Talbot becomes depressed, refuses to walk without braces and in danger of being medically discharged. Karin encourages Talbot to take command of Bluefin during a military exercise deploying a submarine flotilla to attack a surface fleet. Talbot conceives the idea for the missile-carrying submarines to launch their missiles but then have them successfully guided to the surface fleet by the nearer submarines originally earmarked for a torpedo attack.

==Cast==

- Glenn Ford as Cmdr. William A. Talbot
- Viveca Lindfors as Karin Hansen
- Henry O'Neill as RAdm. Thomas A. Scott
- Carl Benton Reid as Dr. Gates, USN
- Joe Sawyer as Quartermaster 'Fuss' Payne
- John Qualen as Lars Hansen
- Anthony Ross as Adm. Bradley
- Harry Shannon as Vice-Adm. Williams
- Ross Ford as Crewman Chuck Davis
- Zachary Charles as Crewman Mack
- Jerry Paris as Crewman Andy Mason
- Kenneth Tobey as Crewman Pete McElvoy
- Paul Harvey as Gen. Benton
- Richard Quine as Airman Hank Weber
- John Dehner as Lieutenant Commander

==Production==
As the film's subject matter was considered restricted, no previous films depicting United States Navy cruise-missile development in the immediate postwar era had been produced. As indicated in the film's opening credits, location photography on naval bases, aircraft carriers, surface fleet ships and submarines took place with the full cooperation of the armed forces. Both Navy and Army installations were made available to the producers.

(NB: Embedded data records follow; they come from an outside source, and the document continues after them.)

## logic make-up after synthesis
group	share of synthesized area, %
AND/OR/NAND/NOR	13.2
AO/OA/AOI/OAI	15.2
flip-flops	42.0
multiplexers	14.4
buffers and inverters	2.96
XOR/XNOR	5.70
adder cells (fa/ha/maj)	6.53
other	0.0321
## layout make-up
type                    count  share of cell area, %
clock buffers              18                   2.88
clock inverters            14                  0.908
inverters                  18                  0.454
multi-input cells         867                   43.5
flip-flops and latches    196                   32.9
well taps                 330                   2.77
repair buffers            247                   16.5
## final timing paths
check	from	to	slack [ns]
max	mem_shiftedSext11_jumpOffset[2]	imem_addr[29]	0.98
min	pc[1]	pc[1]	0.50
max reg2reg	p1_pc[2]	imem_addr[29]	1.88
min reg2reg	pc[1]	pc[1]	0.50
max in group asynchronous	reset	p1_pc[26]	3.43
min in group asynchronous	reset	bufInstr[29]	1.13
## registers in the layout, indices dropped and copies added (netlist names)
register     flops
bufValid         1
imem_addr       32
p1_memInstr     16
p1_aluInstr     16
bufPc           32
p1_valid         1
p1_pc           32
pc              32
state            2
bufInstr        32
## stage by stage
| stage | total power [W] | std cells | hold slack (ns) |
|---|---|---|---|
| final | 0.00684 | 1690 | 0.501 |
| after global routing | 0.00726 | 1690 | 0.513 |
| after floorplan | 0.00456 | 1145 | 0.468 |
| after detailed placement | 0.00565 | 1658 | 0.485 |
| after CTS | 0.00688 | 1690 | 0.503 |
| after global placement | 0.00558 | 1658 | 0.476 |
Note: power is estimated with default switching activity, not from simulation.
`config.mk`:
```
export PLATFORM = sky130hd
export DESIGN_NAME = counter_capture
export DESIGN_NICKNAME = d
export VERILOG_FILES = /design/src/rtl/counter_capture_pkg.sv /design/src/rtl/sync_fifo.sv /design/src/rtl/counter_capture.sv
export SDC_FILE = /design/constraint.sdc
export NUM_CORES = 1
export LEC_CHECK = 0
export BUFFER_PORTS_ARGS = -buffer_cell sky130_fd_sc_hd__buf_2
export CAP_MARGIN = 20
export CORE_MARGIN = 3
export CORE_UTILIZATION = 52
export DETAILED_ROUTE_END_ITERATION = 8
export GPL_TIMING_DRIVEN = 0
export PLACE_DENSITY = 0.68
export REMOVE_ABC_BUFFERS = 1
export SYNTH_ARGS = -nofsm -noshare
export SYNTH_HDL_FRONTEND = slang
export SYNTH_SLANG_ARGS = --single-unit
```
`constraint.sdc`:
```
create_clock -name clk_i -period 8.3 [get_ports clk_i]
set_input_delay 0.83 -clock clk_i [delete_from_list [all_inputs] [get_ports clk_i]]
set_output_delay 0.83 -clock clk_i [all_outputs]
set_load 0.01 [all_outputs]
```
<file path="src/rtl/ex_mult_unit.sv">
// Multi-cycle integer multiply unit: accepts one MUL-class op from the issue queue,
// waits LATENCY cycles, then holds the result on the CDB until the arbiter grants it.
module ex_mult_unit #(
    parameter int unsigned LATENCY = 4,
    parameter int unsigned XLEN    = 32
) (
    input  logic            clk,
    input  logic            rst_n,
    input  logic            issue_valid,
    input  logic [XLEN-1:0] issue_op1,
    input  logic [XLEN-1:0] issue_op2,
    input  logic [1:0]      issue_funct,
    input  logic [5:0]      issue_rd_tag,
    output logic            ex_done,
    output logic            cdb_req,
    input  logic            cdb_grant,
    output logic [5:0]      cdb_tag,
    output logic [XLEN-1:0] cdb_data,
    output logic            cdb_data_valid
);

    localparam logic [1:0] S_IDLE    = 2'd0;
    localparam logic [1:0] S_BUSY    = 2'd1;
    localparam logic [1:0] S_PUBLISH = 2'd2;

    localparam logic [1:0] FUNCT_MUL    = 2'b00;
    localparam logic [1:0] FUNCT_MULH   = 2'b01;
    localparam logic [1:0] FUNCT_MULHU  = 2'b11;

    localparam logic [3:0] CNT_INIT     = 4'(LATENCY - 1);
    localparam logic [1:0] ACCEPT_STATE = (LATENCY == 1) ? S_PUBLISH : S_BUSY;

    logic [1:0]      state_q, state_d;
    logic [3:0]      cnt_q, cnt_d;
    logic [5:0]      tag_q, tag_d;
    logic [XLEN-1:0] result_q, result_d;

    // One extra bit per operand lets a single signed multiplier cover all four
    // signedness combinations; zero-extension makes an operand read as unsigned.
    logic                     op1_signed, op2_signed;
    logic signed [XLEN:0]     op1_ext, op2_ext;
    logic signed [2*XLEN+1:0] product;
    logic [XLEN-1:0]          product_sel;
    logic                     product_unused;

    assign op1_signed     = (issue_funct != FUNCT_MULHU);
    assign op2_signed     = (issue_funct == FUNCT_MUL) || (issue_funct == FUNCT_MULH);
    assign op1_ext        = {op1_signed & issue_op1[XLEN-1], issue_op1};
    assign op2_ext        = {op2_signed & issue_op2[XLEN-1], issue_op2};
    assign product        = op1_ext * op2_ext;
    assign product_sel    = (issue_funct == FUNCT_MUL) ? product[XLEN-1:0]
                                                       : product[2*XLEN-1:XLEN];
    assign product_unused = ^product[2*XLEN+1:2*XLEN];

    // NOTE: every next-state signal takes its held value first so no path through
    // the case statement leaves one unassigned, which would infer a latch.
    always_comb begin
        state_d  = state_q;
        cnt_d    = cnt_q;
        tag_d    = tag_q;
        result_d = result_q;
        case (state_q)
            S_IDLE: begin
                if (issue_valid) begin
                    tag_d    = issue_rd_tag;
                    result_d = product_sel;
                    cnt_d    = CNT_INIT;
                    state_d  = ACCEPT_STATE;
                end
            end
            S_BUSY: begin
                cnt_d = cnt_q - 4'd1;
                if (cnt_q == 4'd1) begin
                    state_d = S_PUBLISH;
                end
            end
            S_PUBLISH: begin
                if (cdb_grant) begin
                    state_d = S_IDLE;
                end
            end
            default: state_d = S_IDLE;
        endcase
    end

    // NOTE: state registers use non-blocking assignments so every flop samples
    // the pre-edge value of its inputs regardless of statement order.
    always_ff @(posedge clk or negedge rst_n) begin
        if (!rst_n) begin
            state_q  <= S_IDLE;
            cnt_q    <= '0;
            tag_q    <= '0;
            result_q <= '0;
        end else begin
            state_q  <= state_d;
            cnt_q    <= cnt_d;
            tag_q    <= tag_d;
            result_q <= result_d;
        end
    end

    // ex_done is a pure state decode so it never loops back through the queue's issue mux.
    assign ex_done        = (state_q == S_IDLE);
    assign cdb_req        = (state_q == S_PUBLISH);
    assign cdb_data_valid = cdb_req && cdb_grant;
    assign cdb_tag        = tag_q;
    assign cdb_data       = result_q;

endmodule

</file>
<file path="config.mk">
export PLATFORM = sky130hd
export DESIGN_NAME = ex_mult_unit
export DESIGN_NICKNAME = d
export VERILOG_FILES = /design/src/rtl/ex_mult_unit.sv
export SDC_FILE = /design/constraint.sdc
export NUM_CORES = 2
export LEC_CHECK = 0
export CAP_MARGIN = 20
export CORE_MARGIN = 2
export CORE_UTILIZATION = 60
export CTS_CLUSTER_DIAMETER = 80
export CTS_CLUSTER_SIZE = 30
export DETAILED_ROUTE_END_ITERATION = 7
export DONT_BUFFER_PORTS = 1
export MAX_ROUTING_LAYER = met4
export PLACE_DENSITY_LB_ADDON = 0.12
export SLEW_MARGIN = 20
export SYNTH_ARGS = -nofsm -noshare
export SYNTH_HDL_FRONTEND = slang
export SYNTH_SLANG_ARGS = --single-unit
</file>
<file path="constraint.sdc">
create_clock -name clk -period 1.5 [get_ports clk]
set_input_delay 0.3 -clock clk [delete_from_list [all_inputs] [get_ports clk]]
set_output_delay 0.3 -clock clk [all_outputs]
set_load 0.05 [all_outputs]
</file>
### Word level (Yosys, flattened, before mapping)

Index checks and enable logic that the tools add are counted.

| storage, ports and cells | value |
|---|---|
| flip-flop bits (word level) | 44 |
| input bits | 76 |
| output and inout port bits | 41 |
| word-level logic and storage cells | 31 |

| operators by class | value |
|---|---|
| add/sub/neg operators | 1 |
| $mul | 1 |
| equality and inequality tests | 8 |
| mux-type cells | 7 |
| bitwise logic cells | 2 |
| reductions and logical operators | 8 |

Operator list:

| cell | number |
|---|---|
| $mul 33x33->64 | 1 |
| $mux 32 | 1 |
| $pmux 4 s2 | 1 |
| $mux 2 | 3 |
| $ne 2x2->1 const B | 3 |
| $pmux 2 s3 | 1 |
| $eq 2x1->1 const B | 2 |
| $eq 4x1->1 const B | 1 |
| $logic_not 2->1 | 2 |
| $mux 4 | 1 |
| $reduce_and 2->1 | 2 |
| $sub 4x1->4 const B | 1 |
| $reduce_and 3->1 | 1 |
| $and 1x1->1 | 2 |
| $eq 2x2->1 const B | 1 |
| $ne 2x1->1 const B | 1 |
| $reduce_bool 2->1 | 1 |
| $logic_and 1x1->1 | 1 |
| $logic_or 1x1->1 | 1 |

### Depth between registers and ports, before layout

| logic depth | value |
|---|---|
| depth after elaboration | 5 |
| gate-level depth with buffers | 30 |
| depth with buffers taken out | 28 |

### Least setup slack after synthesis

Ideal clock, no wire load.

| timing | value |
|---|---|
| path kind | input to register |
| from | input port issue_op1[31] |
| to | register result_q[30], in the netlist cdb_data[30] |
| setup time | 0.066 ns |
| data arrival time | 7.612 ns |
| required time | 1.434 ns |
| setup slack | -6.178 ns |
| stages | 23 |
| path buffers | 1 |
| path through | a21boi_1 > clkbuf_1 > nand2_1 > inv_1 > fa_1 > fa_1 > fa_1 > fa_1 > inv_1 > fa_1 > fa_1 > fa_1 > fa_1 > inv_1 > ha_1 > inv_1 > nor2_1 > and2_2 > nand4_1 > or4_4 > a2111o_1 > o21ai_1 > o22a_1 |

| between the ends | value |
|---|---|
| longest elaborated chain between the ends | 3 |

Ends and longest elaborated chain:

| what | line | source |
|---|---|---|
| start, declared | 10 | `input logic [XLEN-1:0] issue_op1,` |
| $and 1x1->1 | 48 | `assign op1_ext = {op1_signed & issue_op1[XLEN-1], issue_op1};` |
| $mul 33x33->64 * | 50 | `assign product = op1_ext * op2_ext;` |
| $mux 32 * | 51 | `assign product_sel = (issue_funct == FUNCT_MUL) ? product[XLEN-1:0]` |
| end signal, assigned | 98 | `result_q <= result_d;` |
| end, declared | 36 | `logic [XLEN-1:0] result_q, result_d;` |

Mark *: on every way between the ends. The rest lies on a longest branch, timed or not.
A chain may end at the register's enable or synchronous reset.

### Worst setup path after layout

| timing | value |
|---|---|
| from | input port issue_op1[31] |
| to | register result_q[19], in the netlist cdb_data[19] |

The elaborated chain is that of the path after synthesis.

==> impl_metrics.py <==
metrics = {
    "run_status": {
        "outcome": "finished, violations left",
        "violations": "negative setup slack",
    },
    "clock_tree": {
        "path_clk_slew_ns": 0.07,
        "cts_made_buffers": 5,
        "root_buffer": "clkbuf_16",
        "clk_path_buf_depth": 2,
        "clk_latency_ns": 0.29,
        "clock-sinks": 44,
        "cts_max_level": 2,
        "cts_tree": "done",
    },
    "sta": {
        "maxSlewHeadroom": 0.574,
        "min_period_ns": 7.17,
        "post-route-period-util": 4.78,
        "skew_ns": 0.00465,
        "clock.fmax_ghz": 0.139,
        "hold_viol": 0,
        "hold_ws_ns": 0.113,
        "worstMarginPinSlew_ns": 0.639,
        "drv_slew": 0,
        "finalSetupTns_ns": -171.72,
        "rsz0062_at_grt": "true",
        "setup_violations": 32,
        "worst_slack_ns": -5.67,
    },
    "layout": {
        "final_util": 0.672,
        "multi_input_area_um2": 34900,
        "fill_cells": 5352,
        "n_antenna_cell": 0,
        "layout.nets": 5926,
        "area_growth_pct": 10.8,
        "layout_common_cells": "fa_1, inv_1, nand2_1",
        "seq_area_um2": 1100,
        "layout_commonest_cell": "fa_1",
        "final_layout_size_suffix_gt1_frac": 0.130,
    },
    "synthesis": {
        "seq_area_frac_synth": 0.0276,
        "async_reset_ff_frac": 1.00,
        "ys_warn_count": 0,
        "ys_dominant_reg_cell": "dfrtp_1",
        "syn_area_um2": 39900,
        "ys_seq_elements": 44,
        "avgSynthCellArea_um2": 9.08,
        "synth_top_area_cell": "fa_1",
        "yosys.cell_types.count": 71,
        "yosysTopAreaCellShare": 0.565,
        "postSynthCellCount": 4395,
        "synth_nets": 5810,
        "synth_area_leaders": "fa_1, inv_1, nand2_1",
        "synth_edf_count": 0,
    },
    "detailed_routing": {
        "wl_per_cell_um": 19.5,
        "routed.top_layer": "met4",
        "ant_nets": 0,
        "wl_met3_um": 5970,
        "wl_met2_um": 54600,
        "vias_per_cell": 5.50,
        "wl_met1_um": 40600,
        "routed_wirelength_um": 105000,
        "num_vias": 29600,
        "first_iter_violations": 1678,
        "drc_errors": 0,
        "drt-pass1-iter-count": 5,
    },
    "floorplan": {
        "rows": 94,
        "start_util": 0.607,
        "dieHeight_um": 262,
        "ioPinCount": 117,
        "dieArea_um2": 68600,
        "core_um2": 65700,
        "die_x_um": 262,
    },
    "job": {
        "max-cap-violations": 0,
    },
    "setup_path": {
        "worstPathMaxFanout": 33,
        "endpoint_kind": "flop",
        "worstReg2RegStart": "state_q[0]$_DFFE_PN0P_",
        "cp-endpoint": "cdb_data[19]$_DFFE_PN0P_",
        "crit_start": "issue_op1[31]",
        "critPathRequiredTime_ns": 1.72,
        "r2r_slack_ns": -0.19,
        "crit_type": "in2reg",
        "worstPathArrival_ns": 7.40,
        "rr_endpoint": "cdb_data[18]$_DFFE_PN0P_",
        "critPathLaunchType": "input pin",
        "ff2ff_path_depth": 7,
    },
    "global_route": {
        "grt_remaining_overflow": 0,
        "grt_usage": 0.335,
        "grt_max_degree": 45,
        "grt_pass1_wl_um": 173000,
        "first_global_vias": 32900,
        "grt_antenna_before_repair": 2,
    },
    "min_path": {
        "hold_class": "in2reg",
        "min_from": "issue_rd_tag[5]",
    },
    "placement": {
        "port_buffers": 0,
        "hpwl_um": 87100,
        "gp_congestion": 0.960,
    },
}
## per-stage QoR
step	setup slack, ns	cells	area [um2]
final	-5.67	5376	44200
after floorplan	-5.75	4395	40500
after global placement	-5.96	5338	42800
after global routing	-5.90	5376	44200
after CTS	-5.62	5362	43700
after detailed placement	-6.08	5338	42800
## sequential cells by signal, indices dropped and copies added (netlist names)
signal,cells
state_q,2
cdb_tag,6
cnt_q,4
cdb_data,32
## layout make-up
class,instances,share of cell area
clock buffer,5,0.00283
clock inverter,3,0.000962
multi-input combinational,3025,0.790
inverter,1089,0.0927
sequential,44,0.0249
tap,864,0.0245
timing repair buffer,346,0.0640
## worst min-delay path by stage
stage,slack (ns),cells after the start,end
floorplan,0.004,0,cdb_data[0]$_DFFE_PN0P_
global route,0.13,2,cdb_tag[4]$_DFFE_PN0P_
finish,0.11,2,cdb_tag[5]$_DFFE_PN0P_
CTS,0.12,2,cdb_tag[4]$_DFFE_PN0P_
detailed placement,0.005,0,cdb_tag[4]$_DFFE_PN0P_
global placement,0.005,0,cdb_tag[4]$_DFFE_PN0P_
## timing repair
action,in CTS,in global routing
setup buffers,17,19
pin swaps,98,111
gates resized for setup,131,87
endpoints found under the setup margin,34,36
endpoints found under the hold margin,44,0
hold buffers,2,0
## worst max-delay path, cell delays in order
cell and delay, ns:
a21boi_4 0.13, buf_12 0.14, and2_4 0.17, fa_2 0.62, inv_4 0.06, fa_1 0.49, inv_2 0.04, fa_1 0.47
fa_1 0.52, inv_2 0.04, fa_1 0.50, fa_1 0.60, inv_1 0.06, fa_1 0.47, fa_1 0.54, ha_4 0.21
a21o_1 0.17, a31o_4 0.23, a2111oi_4 0.29, o21ai_1 0.11, o21a_1 0.13, a22o_1 0.21, a31oi_4 0.28, buf_6 0.15
mux2i_2 0.22, a31oi_1 0.12, o21ai_1 0.12
## kinds of logic after synthesis
group / count (synthesis) / share of synthesized area
buffers and inverters: 1326 / 0.127
XOR/XNOR: 71 / 0.0156
adder cells (fa/ha/maj): 1339 / 0.632
AND/OR/NAND/NOR: 1329 / 0.152
AO/OA/AOI/OAI: 279 / 0.0445
flip-flops: 44 / 0.0276
multiplexers: 7 / 0.00179
## synth_stat cells, types with 3 or more instances
cell type and count:
a2111oi_0 3, a211oi_1 7, a21o_1 31, a21oi_1 97, a221oi_1 5, a2bb2oi_1 3, a31oi_1 6, and2_1 326
and3_1 8, buf_4 3, buf_6 3, clkbuf_1 226, clkbuf_8 4, dfrtp_1 44, fa_1 1125, ha_1 214
inv_1 1089, mux2i_1 6, nand2_1 817, nand2b_1 12, nand3_1 23, nand4_1 18, nor2_1 72, nor2b_1 9
nor3_1 13, o211ai_1 5, o21a_1 9, o21ai_0 32, o21ai_1 28, o21bai_1 15, o22ai_1 3, o31ai_1 6
or2_1 3, or2_2 10, or3_1 4, xnor2_1 51, xor2_1 20
## routing by layer
metal	GRT usage	up-vias
met3	0.0294	231
met4	0.106	0
met1	0.422	15500
met5	-	-
li1	-	12800
met2	0.577	1020
Power is left out: the tool's default activity adds up to more than one toggle a clock period on the data nets, which glitch-free logic cannot reach.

Rear Admiral Thomas M. Dykers served as the technical director for The Flying Missile. After a long career in the Navy as a submarine commander, Dykers retired and moved to California in 1949. He later served as a technical advisor for other films such as Submarine Command (1951), and Torpedo Alley (1952), and he produced and narrated the 1957–58 television series The Silent Service.

The USS Cusk was filmed for exterior shots of the fictitious Bluefin.

== Reception ==
In a contemporary review for The New York Times, critic A. H. Weiler called The Flying Missile "strangely hackneyed fare" and wrote: "Its technical dialogue and shots of the newest implements of destruction may be novel but the story, as unfolded in this arrival from Columbia's studios, adheres closely to an obvious formula, a blueprint that is hardly inspirational. ... It is the tale of the luckless hero who runs the length of the field at the last minute to win the game for his alma mater. ... As the commander, Glenn Ford is both a serious and busy gent but little else. His role, aside from a bit of tortured climactic emoting, merely calls for him to rush about having ideas, getting or filching equipment and, finally, being the vindicated hero."